L'écriture est limpide, c'est fluide. La tension monte peu à peu dans l'écriture décortiquant les pensées de chacun, Fred pour commencer, s'exprime à la première personne, cèdera sa place à chacun qui tour à tour nous donnera son ressenti. C'est fort, prenant, un très beau récit emprunt d'humanité démontrant que la vie s'impose toujours dans ces terres au règne animal.Un joli ♥ de cette rentrée.
Les jolies phrases
On ne soupçonne rien. C'est le plus terrible de cette vie. Se dire qu'on ne voit rien, et quand on ne voit rien, et quand on voit il est trop tard. On ne discerne pas les radiations. Tout est normal. Bien trop normal, et c'est là le vertige.

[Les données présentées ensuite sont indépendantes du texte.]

==> config.mk <==
export PLATFORM = sky130hd
export DESIGN_NAME = instr_fetch
export DESIGN_NICKNAME = d
export VERILOG_FILES = /design/src/rtl/cpu_pkg.sv /design/src/rtl/instr_fetch_npc_calc.sv /design/src/rtl/instr_fetch.sv
export SDC_FILE = /design/constraint.sdc
export NUM_CORES = 1
export LEC_CHECK = 0
export CAP_MARGIN = 0
export CORE_MARGIN = 10
export CORE_UTILIZATION = 46
export CTS_CLUSTER_DIAMETER = 150
export CTS_CLUSTER_SIZE = 40
export DETAILED_ROUTE_END_ITERATION = 8
export HOLD_SLACK_MARGIN = 0.03
export PLACE_DENSITY = 0.82
export SYNTH_ARGS = -nofsm -noshare
export SYNTH_HDL_FRONTEND = slang
export SYNTH_SLANG_ARGS = --single-unit
==> constraint.sdc <==
create_clock -name clk -period 4.6 [get_ports clk]
set_clock_uncertainty 0.1 [all_clocks]
set_input_delay 0.46 -clock clk [delete_from_list [all_inputs] [get_ports clk]]
set_output_delay 0.46 -clock clk [all_outputs]
set_load 0.02 [all_outputs]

On survole un territoire qui n'est que bleus, des bleus résineux, huilés, des trous bleus qui dévorent la lumière, des bleu horizon, des Prusse, des Charron, parfois des ondées de bleu barbeau, qui semblent plus claires.
Notre existence a beau être limitée, forcément limitée, je crois qu'on n'a pas envie de vivre dans un capharnaüm où plus rien n'aurait d'importance. Les choses qu'on range seront là demain, et c'est déjà une bonne raison d'y prêter attention. Cela n'empêche pas les coups de folie, les moments où tout ceci nous gave, où plus rien n'a de sens, et alors ça brûle, ça jette, ça casse, les murs en prennent pour leur grade, mais ce ne sont qu'éclats, on arrive à se raisonner, il y en a toujours un pour cela, souvent Alessandro ou Lorna, et on nettoie derrière, gentiment, patiemment, un peu contrits d'avoir perdu nos nerfs.
Ce sont nos instruments qui donnent la mesure qui nous attend dehors. De longs bips tout en ronflement, des sons saccadés, une syncope de bruits métalliques qui n'en finissent pas dès qu'on met le pied dehors, l'impression de vivre sous respirateur, un carcan entêtant, sans fin, qui dit inlassablement qu'on a beau marcher et chercher, il n'y a jamais, jamais, de zone saine, sauf à l'intérieur des maisons, et encore, je crois qu'on n'a plus trop envie de savoir, on coupe nos engins dès qu'on est chez nous. La vie serait impossible, s'il s'avérait qu'il y a nulle part où aller.
L'air frais me saisit. Ça sent bon. Comme avant. J'en prends plein les poumons. On ne soupçonne rien. C'est le plus terrible de cette vie. Se dire qu'on ne voit rien, et quand on voit, il est trop tard;
Pense aux tranchées, mec. On est dans une putain de tranchée. On est comme eux. On sait que c'est désormais là que ça se passe. On sait qu'on va se faire dégommer, qu'on sorte, qu'on reste, mais c'est trop tard pour faire quoi que ce soit d'autre. Ce sont les tranchées qui nous obligent. Rien d'autre.